++++ Source material ++++

<file path="src/rtl/lss_pkg.sv">
package lss_pkg;
	localparam int NCH = 8;
	localparam int FRAME_BITS = 16;
	localparam int BIT_CNT_W = 5;
	localparam int SYS_CLK_HZ = 125_000_000;
	localparam int SCLK_MAX_HZ = 5_000_000;
	localparam int SCLK_MIN_CYC = SYS_CLK_HZ / SCLK_MAX_HZ;
	localparam int FS_RESTART_DELAY_US = 1000;
	localparam int FS_RESTART_CYC =
		FS_RESTART_DELAY_US * (SYS_CLK_HZ / 1_000_000);
	localparam int RST_CNT_W = 17;
	localparam logic [2:0] ADDR_CTRL = 3'h0;
	localparam logic [2:0] ADDR_MAP0 = 3'h1;
	localparam logic [2:0] ADDR_MAP1 = 3'h2;
	localparam logic [2:0] ADDR_OLC = 3'h3;
	localparam logic [2:0] ADDR_CFG = 3'h4;
	localparam logic [2:0] ADDR_OVL = 3'h5;
	localparam logic [2:0] ADDR_OT = 3'h6;
	localparam logic [2:0] ADDR_OSM = 3'h7;
	localparam logic [7:0] CTRL_RST = 8'h00;
	localparam logic [7:0] MAP0_RST = 8'h04;
	localparam logic [7:0] MAP1_RST = 8'h08;
	localparam logic [7:0] OLC_RST = 8'h00;
	localparam logic [7:0] CFG_RST = 8'h00;
	localparam int CFG_FS_BIT = 0;
	localparam int FS_CH_IN0 = 2;
	localparam int FS_CH_IN1 = 3;
	typedef struct packed {
		logic wr;
		logic [2:0] addr;
		logic [3:0] rsvd;
		logic [7:0] data;
	} lss_frame_t;
	typedef struct packed {
		logic in1;
		logic in0;
		logic fs;
		logic [2:0] addr;
		logic [1:0] rsvd;
		logic [7:0] data;
	} lss_resp_t;
	typedef struct packed {
		logic vdd;
		logic idle;
		logic in1;
		logic in0;
		logic [7:0] ovl;
		logic [7:0] ot;
		logic [7:0] sense;
	} lss_pins_t;
endpackage : lss_pkg

</file>
<file path="src/rtl/lss_spi_shift.sv">
`timescale 1ns/1ps
`default_nettype none
module lss_spi_shift (
	input wire logic sys_clk, // system clock
	input wire logic resetn, // sync reset, active low
	input wire logic spi_cs_n, // chip select pin
	input wire logic spi_sclk, // serial clock pin
	input wire logic spi_mosi, // serial data in pin
	input wire logic vdd_ok, // digital supply present
	input wire lss_pkg::lss_resp_t tx_word, // answer for next frame
	output lss_pkg::lss_frame_t rx_frame, // last 16 bits received
	output logic rx_valid, // one-cycle pulse per frame
	output logic spi_miso, // serial data out
	output logic spi_miso_oe_n // low while driving data out
);
	logic [2:0] meta_ff;
	logic [2:0] sync_ff;
	logic sclk_d_ff;
	logic cs_d_ff;
	logic [lss_pkg::FRAME_BITS-1:0] sr_ff;
	logic [lss_pkg::BIT_CNT_W-1:0] cnt_ff;
	logic full_ff;
	logic sclk_s;
	logic cs_s;
	logic sclk_rise;
	logic sclk_fall;
	logic cs_fall;
	logic cs_rise;

	assign sclk_s = sync_ff[2];
	assign cs_s = sync_ff[1];
	assign sclk_rise = sclk_s & ~sclk_d_ff;
	assign sclk_fall = ~sclk_s & sclk_d_ff;
	assign cs_fall = ~cs_s & cs_d_ff;
	assign cs_rise = cs_s & ~cs_d_ff;

	always_ff @(posedge sys_clk)
	begin
		if (!resetn)
		begin
			meta_ff <= 3'h2;
			sync_ff <= 3'h2;
			sclk_d_ff <= 1'b0;
			cs_d_ff <= 1'b1;
		end
		else
		begin
			meta_ff <= {spi_sclk, spi_cs_n, spi_mosi};
			sync_ff <= meta_ff;
			sclk_d_ff <= sclk_s;
			cs_d_ff <= cs_s;
		end
	end

	// one shift chain: bits leave 16 clocks after entering
	always_ff @(posedge sys_clk)
	begin
		if (!resetn)
		begin
			sr_ff <= 16'h0000;
			spi_miso <= 1'b0;
		end
		else if (cs_fall)
		begin
			sr_ff <= tx_word;
			spi_miso <= tx_word[lss_pkg::FRAME_BITS-1];
		end
		else if (!cs_s && sclk_rise)
			sr_ff <= {sr_ff[lss_pkg::FRAME_BITS-2:0], sync_ff[0]};
		else if (!cs_s && sclk_fall)
			spi_miso <= sr_ff[lss_pkg::FRAME_BITS-1];
	end

	always_ff @(posedge sys_clk)
	begin
		if (!resetn)
		begin
			cnt_ff <= 5'h00;
			full_ff <= 1'b0;
		end
		else if (cs_fall)
		begin
			cnt_ff <= 5'h00;
			full_ff <= 1'b0;
		end
		else if (!cs_s && sclk_rise)
		begin
			cnt_ff <= cnt_ff + 5'h01;
			if (cnt_ff == 5'h0f)
				full_ff <= 1'b1;
		end
	end

	// accept whole multiples of 8 bits, at least 16
	always_ff @(posedge sys_clk)
	begin
		if (!resetn)
		begin
			rx_frame <= '0;
			rx_valid <= 1'b0;
		end
		else
		begin
			rx_valid <= cs_rise & full_ff & vdd_ok &
				(cnt_ff[2:0] == 3'h0);
			if (cs_rise)
				rx_frame <= sr_ff;
		end
	end

	always_ff @(posedge sys_clk)
	begin
		if (!resetn)
			spi_miso_oe_n <= 1'b1;
		else
			spi_miso_oe_n <= cs_s | ~vdd_ok;
	end
endmodule : lss_spi_shift
`default_nettype wire

</file>
<file path="src/rtl/lss_switch_ctrl.sv">
// Notes on behaviour
// - control and diagnosis use 16-bit serial frames.
// - frames daisy-chain; multiples of 8 bits accepted, last 16 used.
// - serial clock up to 5 MHz; sampled by the system clock.
// - eight channels, each with own on/off control and diagnosis.
// - after reset input zero drives channel 2, input one channel 3.
// - programmable map lets each input drive any set of channels.
// - fail-safe mode routes inputs straight to channels 2 and 3.
// - with idle low, fail-safe channels follow inputs without supply.
// - serial access takes effect only while digital supply present.
// - overload latches channel off until host clears it.
// - in fail-safe, latched channel with high input restarts after delay.
// - per-channel over-temperature latches the channel off.
// - diagnostic events latched and readable over serial link.
// - output status monitor bits report sensed output state.
// - open-load test current only when host enables it.
// - serial output undriven while chip select is high.
// - idle pin high selects idle power mode; pin defaults low.
`timescale 1ns/1ps
`default_nettype none
module lss_switch_ctrl #(
	parameter int RESTART_CYCLES = lss_pkg::FS_RESTART_CYC
) (
	input wire logic sys_clk, // 125 MHz system clock
	input wire logic resetn, // sync reset, active low
	input wire logic spi_cs_n, // chip select, active low
	input wire logic spi_sclk, // serial clock
	input wire logic spi_mosi, // serial data in
	output logic spi_miso, // serial data out
	output logic spi_miso_oe_n, // low while data out driven
	input wire logic vdd_present, // digital supply good
	input wire logic idle_pin, // idle mode request
	input wire logic parallel_input_zero, // direct input 0
	input wire logic parallel_input_one, // direct input 1
	input wire logic [7:0] overload_trip_current, // overload sense
	input wire logic [7:0] over_temp, // per-channel thermal trip
	input wire logic [7:0] output_sense, // sensed output level
	output logic [7:0] chan_on, // gate drive per channel
	output logic [7:0] open_load_test_current, // test source enables
	output logic idle_mode, // idle power mode active
	output logic fail_safe_active // fail-safe routing active
);
	localparam int N = lss_pkg::NCH;
	localparam logic [lss_pkg::RST_CNT_W-1:0] RST_LAST =
		lss_pkg::RST_CNT_W'(RESTART_CYCLES - 1);

	lss_pkg::lss_pins_t pins_raw;
	lss_pkg::lss_pins_t pin_meta_ff;
	lss_pkg::lss_pins_t pin_ff;
	lss_pkg::lss_frame_t rx_frame;
	lss_pkg::lss_resp_t tx_word;
	logic rx_valid;
	logic [7:0] ctrl_ff;
	logic [7:0] map0_ff;
	logic [7:0] map1_ff;
	logic [7:0] olc_en_ff;
	logic [7:0] cfg_ff;
	logic [2:0] rd_addr_ff;
	logic [7:0] ovl_lat_ff;
	logic [7:0] ot_lat_ff;
	logic [7:0] osm_ff;
	logic [7:0] fs_req;
	logic [7:0] map_req;
	logic [7:0] req;
	logic [7:0] restart;
	logic [7:0] nxt_on;
	logic fs_mode;
	logic sleep;
	logic wr_ovl;
	logic wr_ot;

	function automatic logic [7:0] read_reg(
		input logic [2:0] a,
		input logic [7:0] c,
		input logic [7:0] m0,
		input logic [7:0] m1,
		input logic [7:0] olc,
		input logic [7:0] cfg,
		input logic [7:0] ovl,
		input logic [7:0] ot,
		input logic [7:0] osm
	);
		case (a)
			lss_pkg::ADDR_CTRL: read_reg = c;
			lss_pkg::ADDR_MAP0: read_reg = m0;
			lss_pkg::ADDR_MAP1: read_reg = m1;
			lss_pkg::ADDR_OLC: read_reg = olc;
			lss_pkg::ADDR_CFG: read_reg = cfg;
			lss_pkg::ADDR_OVL: read_reg = ovl;
			lss_pkg::ADDR_OT: read_reg = ot;
			default: read_reg = osm;
		endcase
	endfunction : read_reg

	assign pins_raw.vdd = vdd_present;
	assign pins_raw.idle = idle_pin;
	assign pins_raw.in1 = parallel_input_one;
	assign pins_raw.in0 = parallel_input_zero;
	assign pins_raw.ovl = overload_trip_current;
	assign pins_raw.ot = over_temp;
	assign pins_raw.sense = output_sense;

	// two-stage synchroniser for every pin input
	always_ff @(posedge sys_clk)
	begin
		if (!resetn)
		begin
			pin_meta_ff <= '0;
			pin_ff <= '0;
		end
		else
		begin
			pin_meta_ff <= pins_raw;
			pin_ff <= pin_meta_ff;
		end
	end

	lss_spi_shift u_spi (
		.sys_clk(sys_clk),
		.resetn(resetn),
		.spi_cs_n(spi_cs_n),
		.spi_sclk(spi_sclk),
		.spi_mosi(spi_mosi),
		.vdd_ok(pin_ff.vdd),
		.tx_word(tx_word),
		.rx_frame(rx_frame),
		.rx_valid(rx_valid),
		.spi_miso(spi_miso),
		.spi_miso_oe_n(spi_miso_oe_n)
	);

	// register writes; rx_valid never fires without supply
	always_ff @(posedge sys_clk)
	begin
		if (!resetn)
		begin
			ctrl_ff <= lss_pkg::CTRL_RST;
			map0_ff <= lss_pkg::MAP0_RST;
			map1_ff <= lss_pkg::MAP1_RST;
			olc_en_ff <= lss_pkg::OLC_RST;
			cfg_ff <= lss_pkg::CFG_RST;
		end
		else if (rx_valid && rx_frame.wr)
		begin
			case (rx_frame.addr)
				lss_pkg::ADDR_CTRL: ctrl_ff <= rx_frame.data;
				lss_pkg::ADDR_MAP0: map0_ff <= rx_frame.data;
				lss_pkg::ADDR_MAP1: map1_ff <= rx_frame.data;
				lss_pkg::ADDR_OLC: olc_en_ff <= rx_frame.data;
				lss_pkg::ADDR_CFG: cfg_ff <= rx_frame.data;
				default: ;
			endcase
		end
	end

	// answer of the next frame follows this frame's address
	always_ff @(posedge sys_clk)
	begin
		if (!resetn)
			rd_addr_ff <= lss_pkg::ADDR_OSM;
		else if (rx_valid)
			rd_addr_ff <= rx_frame.addr;
	end

	always_ff @(posedge sys_clk)
	begin
		if (!resetn)
			osm_ff <= 8'h00;
		else
			osm_ff <= pin_ff.sense;
	end

	always_comb
	begin
		tx_word.in1 = pin_ff.in1;
		tx_word.in0 = pin_ff.in0;
		tx_word.fs = fs_mode;
		tx_word.addr = rd_addr_ff;
		tx_word.rsvd = 2'h0;
		tx_word.data = read_reg(rd_addr_ff, ctrl_ff, map0_ff,
			map1_ff, olc_en_ff, cfg_ff, ovl_lat_ff, ot_lat_ff,
			osm_ff);
	end

	assign fs_mode = ~pin_ff.vdd | cfg_ff[lss_pkg::CFG_FS_BIT];
	assign sleep = pin_ff.idle & ~pin_ff.vdd;
	assign wr_ovl = rx_valid & rx_frame.wr &
		(rx_frame.addr == lss_pkg::ADDR_OVL);
	assign wr_ot = rx_valid & rx_frame.wr &
		(rx_frame.addr == lss_pkg::ADDR_OT);

	always_comb
	begin
		fs_req = 8'h00;
		fs_req[lss_pkg::FS_CH_IN0] = pin_ff.in0;
		fs_req[lss_pkg::FS_CH_IN1] = pin_ff.in1;
		map_req = ({N{pin_ff.in0}} & map0_ff) |
			({N{pin_ff.in1}} & map1_ff);
		req = fs_mode ? fs_req : (ctrl_ff | map_req);
		nxt_on = req & ~ovl_lat_ff & ~ot_lat_ff &
			{N{~sleep}};
	end

	genvar i;
	generate
		for (i = 0; i < N; i++)
		begin : g_ch
			logic [lss_pkg::RST_CNT_W-1:0] rst_cnt_ff;

			// retry timer, only while fail-safe and input high
			always_ff @(posedge sys_clk)
			begin
				if (!resetn)
					rst_cnt_ff <= '0;
				else if (fs_mode && ovl_lat_ff[i] && fs_req[i]
					&& rst_cnt_ff != RST_LAST)
					rst_cnt_ff <= rst_cnt_ff + 1'b1;
				else
					rst_cnt_ff <= '0;
			end
			assign restart[i] = fs_mode & ovl_lat_ff[i] & fs_req[i] &
				(rst_cnt_ff == RST_LAST);

			// set wins over host clear and retry
			always_ff @(posedge sys_clk)
			begin
				if (!resetn)
					ovl_lat_ff[i] <= 1'b0;
				else if (pin_ff.ovl[i] && chan_on[i])
					ovl_lat_ff[i] <= 1'b1;
				else if ((wr_ovl && rx_frame.data[i]) || restart[i])
					ovl_lat_ff[i] <= 1'b0;
			end

			always_ff @(posedge sys_clk)
			begin
				if (!resetn)
					ot_lat_ff[i] <= 1'b0;
				else if (pin_ff.ot[i])
					ot_lat_ff[i] <= 1'b1;
				else if (wr_ot && rx_frame.data[i])
					ot_lat_ff[i] <= 1'b0;
			end
		end
	endgenerate

	always_ff @(posedge sys_clk)
	begin
		if (!resetn)
			chan_on <= 8'h00;
		else
			chan_on <= nxt_on;
	end

	// test source only with channel off and supply present
	always_ff @(posedge sys_clk)
	begin
		if (!resetn)
			open_load_test_current <= 8'h00;
		else
			open_load_test_current <= olc_en_ff & ~nxt_on &
				{N{pin_ff.vdd}};
	end

	always_ff @(posedge sys_clk)
	begin
		if (!resetn)
		begin
			idle_mode <= 1'b0;
			fail_safe_active <= 1'b0;
		end
		else
		begin
			idle_mode <= pin_ff.idle;
			fail_safe_active <= fs_mode;
		end
	end
endmodule : lss_switch_ctrl
`default_nettype wire

</file>
<file path="config.mk">
export PLATFORM = sky130hd
export DESIGN_NAME = lss_switch_ctrl
export DESIGN_NICKNAME = d
export VERILOG_FILES = /design/src/rtl/lss_pkg.sv /design/src/rtl/lss_spi_shift.sv /design/src/rtl/lss_switch_ctrl.sv
export SDC_FILE = /design/constraint.sdc
export NUM_CORES = 1
export LEC_CHECK = 0
export ABC_CLOCK_PERIOD_IN_PS = 2400
export BUFFER_PORTS_ARGS = -buffer_cell sky130_fd_sc_hd__buf_4
export CAP_MARGIN = 20
export CORE_ASPECT_RATIO = 0.75
export CORE_MARGIN = 5
export CORE_UTILIZATION = 25
export CTS_BUF_LIST = sky130_fd_sc_hd__clkbuf_8
export DETAILED_ROUTE_END_ITERATION = 8
export GPL_ROUTABILITY_DRIVEN = 0
export PLACE_DENSITY = 0.43
export RECOVER_POWER = 100
export SLEW_MARGIN = 0
export SYNTH_ARGS = -nofsm -noshare
export SYNTH_HDL_FRONTEND = slang
export SYNTH_HIERARCHICAL = 1
export SYNTH_SLANG_ARGS = --single-unit
export TNS_END_PERCENT = 50
</file>
<file path="constraint.sdc">
create_clock -name sys_clk -period 2.4 [get_ports sys_clk]
set_input_delay 0.48 -clock sys_clk [delete_from_list [all_inputs] [get_ports sys_clk]]
set_output_delay 0.48 -clock sys_clk [all_outputs]
set_load 0.02 [all_outputs]
</file>
* After elaboration in Yosys (flattened, before gate mapping)
Cells that the tools add are included.
** Operators by class
- $add $sub $neg :: 3
- Equal/unequal tests :: 18
- Muxes and demuxes :: 39
- Bitwise operators :: 38
- Reduce and logical (&&, ||, !) cells :: 67
** Operators by type and width (count)
- $and 8x8->8 :: 7
- $pmux 8 s7 :: 1
- $reduce_bool 2->1 :: 18
- $mux 1 :: 35
- $add 17x1->17 const B :: 2
- $eq 17x17->1 const B :: 2
- $ne 17x17->1 const B :: 2
- $logic_and 1x1->1 :: 33
- $mux 16 :: 2
- $not 8->8 :: 3
- $eq 3x3->1 const B :: 6
- $reduce_and 2->1 :: 9
- $and 1x1->1 :: 17
- $or 8x8->8 :: 2
- $eq 3x2->1 const B :: 4
- $logic_not 3->1 :: 3
- $mux 8 :: 1
- $not 1->1 :: 7
- $eq 3x1->1 const B :: 2
- $add 5x1->5 const B :: 1
- $eq 5x4->1 const B :: 1
- $logic_or 1x1->1 :: 2
- $ne 2x1->1 const B :: 1
- $or 1x1->1 :: 2
- 2 further kinds :: 2
** Storage, ports and cells
- Flip-flop bits (word level) :: 220
- Word-level logic and storage cells :: 222

* Longest topological paths before layout
Gate-level depths: netlist of run 1.
- Depth after elaboration :: 10
- Mapped depth :: 8
- Depth with buffers taken out :: 6

* By module
Netlist of run 1, hierarchy kept.
** By module, submodules not included
- lss_switch_ctrl :: instances 1, cells an instance 661, area an instance 6688.9 µm², sequential area each 3503.4 µm²
- lss_spi_shift :: instances 1, cells an instance 202, area an instance 2009.4 µm², sequential area each 980.9 µm²

* Least setup slack after synthesis of run 1
Ideal clock, no wire load.
- Path kind :: register to register
- From :: register rd_addr_ff[2]
- To :: register u_spi/sr_ff[2] (netlist bit)
- Setup time :: 122 ps
- Data arrival time :: 1863 ps
- Required time :: 2278 ps
- Setup slack :: 415 ps
- Stages on the path, launching flop included :: 7
- Path buffers :: 2
- Period minus slack after synthesis :: 1985 ps
- Cell sequence :: dfxtp_1 buf_2 clkbuf_1 mux4_2 mux2_2 and3_1 a221o_1
** RTL lines
- start, declared :: line lss_switch_ctrl.sv:58 : logic [2:0] rd_addr_ff;
- start signal, assigned :: line lss_switch_ctrl.sv:160 : rd_addr_ff <= lss_pkg::ADDR_OSM;
- start signal, assigned :: line lss_switch_ctrl.sv:162 : rd_addr_ff <= rx_frame.addr;
- end signal, assigned :: line lss_spi_shift.sv:65 : sr_ff <= tx_word;
- end signal, assigned :: line lss_spi_shift.sv:69 : sr_ff <= {sr_ff[lss_pkg::FRAME_BITS-2:0], sync_ff[0]};
- end, declared :: line lss_spi_shift.sv:20 : logic [lss_pkg::FRAME_BITS-1:0] sr_ff;

==> impl_metrics.tcl, run 1 <==
set metrics [dict create \
    outcome "finished, final reports clean" \
    n_antenna_cell 0 \
    vdd_ir_drop_max_v 0.000495 \
    netlist_area_um2 8560 \
    crit_family "multiplexers" \
    cts_tree "done" \
    worstPathRequired_ns 2.85 \
    path_cells "clkbuf_2, mux4_2, mux2_2, a22oi_1, o2bb2ai_1" \
    path_clk_slew_ns 0.07 \
    finalSetupViolations 0 \
    cts_root_buf "clkbuf_8" \
    drv_cap 0 \
    maxSlewViolCount 0 \
    postSynthCellCount 847 \
    total_leakage_power_nw 3.77 \
    internal_power_w 0.00572 \
    swShare_pct 22.8 \
    wire_per_inst_um 16.3 \
    syn2layout_area_growth_pct 18.6 \
    skew_ns 0.0206 \
    die_h_um 170 \
    vias_per_cell 4.41 \
    synth.avg_cell_area_um2 10.1 \
    drive_gt1_share_pct 14.7 \
    holdBufCountCts 0 \
    grt_pass1_vias 6200 \
    worstSetupPathType "reg -> reg" \
    dr.first_iter.drc_count 403 \
    cts-htree-levels 2 \
    grt_overflow 0 \
    clock_sinks 220 \
    io_pins 53 \
    p_seq_share_pct 50.8 \
    grt.total_usage_pct 12.1 \
    dieArea_um2 38100 \
    num-nets-final 962 \
    drt_first_pass_iters 5 \
    drcViolationCount 0 \
    final_area_um2 10100 \
    grt_max_degree 45 \
    fin_crit_sh_pct 92.3 \
    ys_warn_count 6 \
    cts_resized 0 \
    vias 6181 \
    design.core.area_um2 33700 \
    fp-row-count 58 \
    cp_slowest_stage_delay_ns 0.74 \
    finalHoldViolations 0 \
    hold_class "in -> reg" \
    ant_nets 0 \
    critPathMaxFanout 11 \
    pwr_density_cell_nw_per_um2 730 \
    crit_buf_inv 1 \
    fmax_mhz 451 \
    clock_power_share_pct 46.1 \
    dieWidth_um 224 \
    grt_pass1_wl_um 36400 \
    finalWirelength_um 22800 \
    cp_slowest_cell "dfxtp_1" \
    clk_latency_ns 0.56 \
    cp-end-kind "register" \
    timing.final.crit_period_ns 2.22 \
    antenna_found_initial 0 \
    post_cts_buffers 0 \
    clock_path_buffers 3 \
    cp.arrival_ns 2.66 \
    initial_core_util_pct 25.4 \
    p_switching_w 0.00169 \
    place.detailed.hpwl_um 15000 \
    place_area_um2 9510 \
    relSlewSlack_pct 18.5 \
    share_comb_of_total_power_pct 3.1 \
    cp-start-kind "register" \
    grt_setup_unrepaired "false" \
    tightest_slew_ns 1.22 \
    cts_made_buffers 38 \
    finalSetupTns_ns 0 \
    portBuffers 52 \
]
## final timing paths
kind,startpoint,to,slack (ns),cells after the start
hold / removal,overload_trip_current[6],pin_meta_ff[22],0.13,2
setup reg to reg,rd_addr_ff[2],u_spi/sr_ff[6],0.18,5
setup / recovery,rd_addr_ff[2],u_spi/sr_ff[6],0.18,5
hold reg to reg,pin_meta_ff[14],pin_ff[14],0.42,1
## per-stage QoR
stage | util [%] | hold WS, ns | setup WS [ns] | instances | total power, W
2_1_floorplan | - | 0.386 | 0.415 | 848 | 0.00397
3_3_place_gp | 28.2 | 0.415 | 0.310 | 1334 | 0.00408
3_5_place_dp | 28.2 | 0.419 | 0.239 | 1334 | 0.00408
4_1_cts | 30.5 | 0.0870 | 0.263 | 1401 | 0.00759
5_1_grt | 30.1 | 0.105 | 0.0881 | 1401 | 0.00779
6_report | 30.1 | 0.134 | 0.184 | 1401 | 0.00741
## placed cells by master (no fill, tap or decap), types with 5 or more instances in the layout
cell       count
clkbuf_8      44
nor3_1         8
a221oi_1       6
o21ai_0       27
ha_1           5
and2_0        22
xnor2_1       13
a221o_1        7
and2_1        56
o2bb2ai_1      8
nor2b_1       38
nand2_1       68
dfxtp_1      220
nand3_1       23
mux2_2         6
nand2b_1       9
buf_4         56
inv_1         35
mux4_2        12
mux2i_1       36
nand4_1        8
a21boi_0      30
a21oi_1       17
clkbuf_1      25
a22oi_1       12
nor4_1        11
and3_1        15
xor2_1        14
nor2_1        57
o21a_1         8
## sequential cells by signal, summed over array words and instances (netlist names), 2 cells and up
name                    flops
olc_en_ff                   8
fs_req                      2
map0_ff                     8
u_spi/rx_frame             12
g_ch.rst_cnt_ff            34
u_spi/meta_ff               3
chan_on                     8
u_spi/cnt_ff                5
map1_ff                     8
ctrl_ff                     8
u_spi/sr_ff                16
open_load_test_current      8
ovl_lat_ff                  8
rd_addr_ff                  3
cfg_ff                      8
osm_ff                      8
ot_lat_ff                   8
pin_ff                     26
u_spi/sync_ff               3
pin_meta_ff                28
## routing by layer
layer  up-vias  wire length, um  track usage (%)
met5         -                0                0
met2       159             9000             16.9
met1      2904            12100             18.2
met3        41             1270             3.00
li1       3077                -                -
met4         0              456             3.81
## worst reg2reg max path: stages (launching register included)
cell	delay, ns
dfxtp_1	0.74
clkbuf_2	0.30
mux4_2	0.51
mux2_2	0.29
a22oi_1	0.19
o2bb2ai_1	0.09
## power groups by stage
stage | Sequential, W | Clock [W] | Combinational (W)
6_report | 0.00376 | 0.00342 | 0.000227
3_3_place_gp | 0.00384 | 0 | 0.000240
5_1_grt | 0.00377 | 0.00377 | 0.000255
3_5_place_dp | 0.00384 | 0 | 0.000242
2_1_floorplan | 0.00383 | 0 | 0.000145
4_1_cts | 0.00376 | 0.00359 | 0.000243
## area by class of cell
class	instances	area (um2)
repair buffers	85	534
well taps	450	563
flip-flops and latches	220	4400
fillers	3570	23500
inverters	16	60.1
clock buffers	44	606
multi-input cells	563	3830
clock inverters	23	149
(Power assumes the default switching activity.)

++++

Above are the entries. Copy exactly the part that opens with the line containing "total_leakage_power_nw 3.77 \" and closes with the line containing "crit_buf_inv 1 \", and no more.

    total_leakage_power_nw 3.77 \
    internal_power_w 0.00572 \
    swShare_pct 22.8 \
    wire_per_inst_um 16.3 \
    syn2layout_area_growth_pct 18.6 \
    skew_ns 0.0206 \
    die_h_um 170 \
    vias_per_cell 4.41 \
    synth.avg_cell_area_um2 10.1 \
    drive_gt1_share_pct 14.7 \
    holdBufCountCts 0 \
    grt_pass1_vias 6200 \
    worstSetupPathType "reg -> reg" \
    dr.first_iter.drc_count 403 \
    cts-htree-levels 2 \
    grt_overflow 0 \
    clock_sinks 220 \
    io_pins 53 \
    p_seq_share_pct 50.8 \
    grt.total_usage_pct 12.1 \
    dieArea_um2 38100 \
    num-nets-final 962 \
    drt_first_pass_iters 5 \
    drcViolationCount 0 \
    final_area_um2 10100 \
    grt_max_degree 45 \
    fin_crit_sh_pct 92.3 \
    ys_warn_count 6 \
    cts_resized 0 \
    vias 6181 \
    design.core.area_um2 33700 \
    fp-row-count 58 \
    cp_slowest_stage_delay_ns 0.74 \
    finalHoldViolations 0 \
    hold_class "in -> reg" \
    ant_nets 0 \
    critPathMaxFanout 11 \
    pwr_density_cell_nw_per_um2 730 \
    crit_buf_inv 1 \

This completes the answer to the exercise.